District leaders ponder joining with Manitoba

How would being part of Manitoba benefit Northwestern Ontario?
That was a question Fort Frances Coun. Tannis Drysdale raised at the Rainy River District Municipal Association’s annual meeting Saturday in Bergland.
Coun. Drysdale said she first started to think about moving the Manitoba border east in the fall of 2004 when she listened to a speaker talk about the de-population of Northwestern Ontario.
“He said without any mitigating factors, the population here would be zero in 25 years,” she remarked.
Coun. Drysdale said she thought that would never happen. “There would always be paper mills, tourist camps, and farming here,” she had said.
But lately, the massive cuts at regional paper mills have had her thinking otherwise. And getting little or no interest in the demise of the region from the provincial government, which is based in far-away Toronto, Coun.
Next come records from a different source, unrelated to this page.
`src/rtl/display_sched_pkg.sv`:
```
// Shared types and reset values for the display scheduler.
package display_sched_pkg;

  typedef enum logic [1:0] {
    IDLE     = 2'd0,
    ROTATE   = 2'd1,
    OVERRIDE = 2'd2
  } state_t;

  localparam int N_SRC_DEF = 4;
  localparam int FW        = $clog2(N_SRC_DEF);

  localparam state_t RST_STATE  = IDLE;
  localparam logic   RST_VAZIO  = 1'b1;
  localparam logic   RST_EM_OVR = 1'b0;
  localparam logic   RST_ACK    = 1'b0;

endpackage

```
`src/rtl/display_scheduler_seletor_proximo.sv`:
```
// Circular priority finder: first set bit of mask at or after start, wrapping.
module seletor_proximo #(
  parameter int N_SRC = 4,
  parameter int FS    = 2
) (
  input  logic [N_SRC-1:0] mask,
  input  logic [FS-1:0]    start,
  output logic [FS-1:0]    idx,
  output logic             found
);

  logic [FS-1:0] pos;

  // Scan from the far end backwards so the closest hit to start is written last.
  always_comb begin
    idx   = '0;
    found = 1'b0;
    pos   = '0;
    for (int k = N_SRC - 1; k >= 0; k--) begin
      pos = FS'((int'(start) + k) % N_SRC);
      if (mask[pos]) begin
        idx   = pos;
        found = 1'b1;
      end
    end
  end

endmodule

```
`src/rtl/display_scheduler.sv`:
```
// Round-robin display source scheduler with a req/ack override that pre-empts
// the rotation for a fixed hold period.
module display_scheduler
  import display_sched_pkg::*;
#(
  parameter int N_SRC    = 4,
  parameter int W        = 8,
  parameter int DWELL    = 50000000,
  parameter int OVR_HOLD = 100000000,
  localparam int FS      = $clog2(N_SRC)
) (
  input  logic               clock,
  input  logic               zera_as_n,
  input  logic               enable,
  input  logic [N_SRC*W-1:0] valores,
  input  logic [N_SRC-1:0]   ativo,
  input  logic               ovr_req,
  input  logic [W-1:0]       ovr_valor,
  output logic               ovr_ack,
  output logic [W-1:0]       numero,
  output logic [FS-1:0]      fonte,
  output logic               em_override,
  output logic               vazio,
  output state_t             estado
);

  localparam int DW = $clog2(DWELL);
  localparam int HW = $clog2(OVR_HOLD);

  logic [DW-1:0] dwell_cnt;
  logic [HW-1:0] hold_cnt;
  logic [W-1:0]  ovr_lat;
  logic [W-1:0]  val_atual;
  logic [FS-1:0] start_idx;
  logic [FS-1:0] prox;
  logic          achou;
  logic          aceita;

  // Handshake: the requester holds ovr_req (with ovr_valor) until it sees
  // ovr_ack; a request is taken whenever ovr_req=1 and ovr_ack is low, so the
  // one-cycle ack pulse itself masks the still-held request.
  assign aceita    = ovr_req && !ovr_ack;
  assign val_atual = valores[int'(fonte)*W +: W];
  assign start_idx = (estado == IDLE)              ? '0 :
                     (fonte == FS'(N_SRC - 1))     ? '0 : fonte + 1'b1;

  seletor_proximo #(.N_SRC(N_SRC), .FS(FS)) u_sel (
    .mask  (ativo),
    .start (start_idx),
    .idx   (prox),
    .found (achou)
  );

  always_ff @(posedge clock or negedge zera_as_n) begin
    if (!zera_as_n) begin
      estado      <= RST_STATE;
      fonte       <= '0;
      numero      <= '0;
      vazio       <= RST_VAZIO;
      em_override <= RST_EM_OVR;
      ovr_ack     <= RST_ACK;
      dwell_cnt   <= '0;
      hold_cnt    <= '0;
      ovr_lat     <= '0;
    end else begin
      ovr_ack <= aceita;
      if (aceita) begin
        // Override wins over any rotation event in the same cycle.
        ovr_lat     <= ovr_valor;
        hold_cnt    <= '0;
        estado      <= OVERRIDE;
        numero      <= ovr_valor;
        em_override <= 1'b1;
        vazio       <= 1'b0;
      end else begin
        case (estado)
          IDLE: begin
            numero      <= '0;
            vazio       <= 1'b1;
            em_override <= 1'b0;
            if (achou) begin
              fonte     <= prox;
              dwell_cnt <= '0;
              vazio     <= 1'b0;
              estado    <= ROTATE;
            end
          end
          ROTATE: begin
            em_override <= 1'b0;
            if (ativo == '0) begin
              estado    <= IDLE;
              numero    <= '0;
              vazio     <= 1'b1;
              dwell_cnt <= '0;
            end else begin
              numero <= val_atual;
              vazio  <= 1'b0;
              if (!ativo[fonte]) begin
                fonte     <= prox;
                dwell_cnt <= '0;
              end else if (enable) begin
                if (dwell_cnt == DW'(DWELL - 1)) begin
                  fonte     <= prox;
                  dwell_cnt <= '0;
                end else begin
                  dwell_cnt <= dwell_cnt + 1'b1;
                end
              end
            end
          end
          OVERRIDE: begin
            if (hold_cnt == HW'(OVR_HOLD - 1)) begin
              hold_cnt    <= '0;
              dwell_cnt   <= '0;
              em_override <= 1'b0;
              if (ativo == '0) begin
                estado <= IDLE;
                numero <= '0;
                vazio  <= 1'b1;
              end else begin
                estado <= ROTATE;
                numero <= val_atual;
                vazio  <= 1'b0;
              end
            end else begin
              hold_cnt    <= hold_cnt + 1'b1;
              numero      <= ovr_lat;
              em_override <= 1'b1;
              vazio       <= 1'b0;
            end
          end
          default: estado <= IDLE;
        endcase
      end
    end
  end

endmodule

```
Drysdale feels something has to be done to stop the trend.
Having only three MPPs at Queen’s Park really leaves Northwestern Ontario with little, if any, influence on provincial policies.
She noted a study on moving the Manitoba border east of Thunder Bay would see the region get 11 MPPs in a house of 57—hence having considerably more influence.
Coun. Drysdale also noted Manitoba Premier Gary Doer is proactive when it comes to losing major employers in communities.
“When The Pas mill was closing [losing 227 jobs], the premier went there and asked what it would take to keep it open,” she said. “The next day, it was announced the mill would stay open.
“We could not even get an audience with [Ontario Premier Dalton McGuinty] when Dryden closed, losing 350 jobs,” she argued.
While Coun. Drysdale does not have all the answers as to what moving the Manitoba boundary east would mean, she did say “we have a responsibility to safeguard what is special in Northern Ontario.”
She asked for volunteers to sit on the newly-created Central Canada Public Policy Research Trust, which is looking at the boundary move.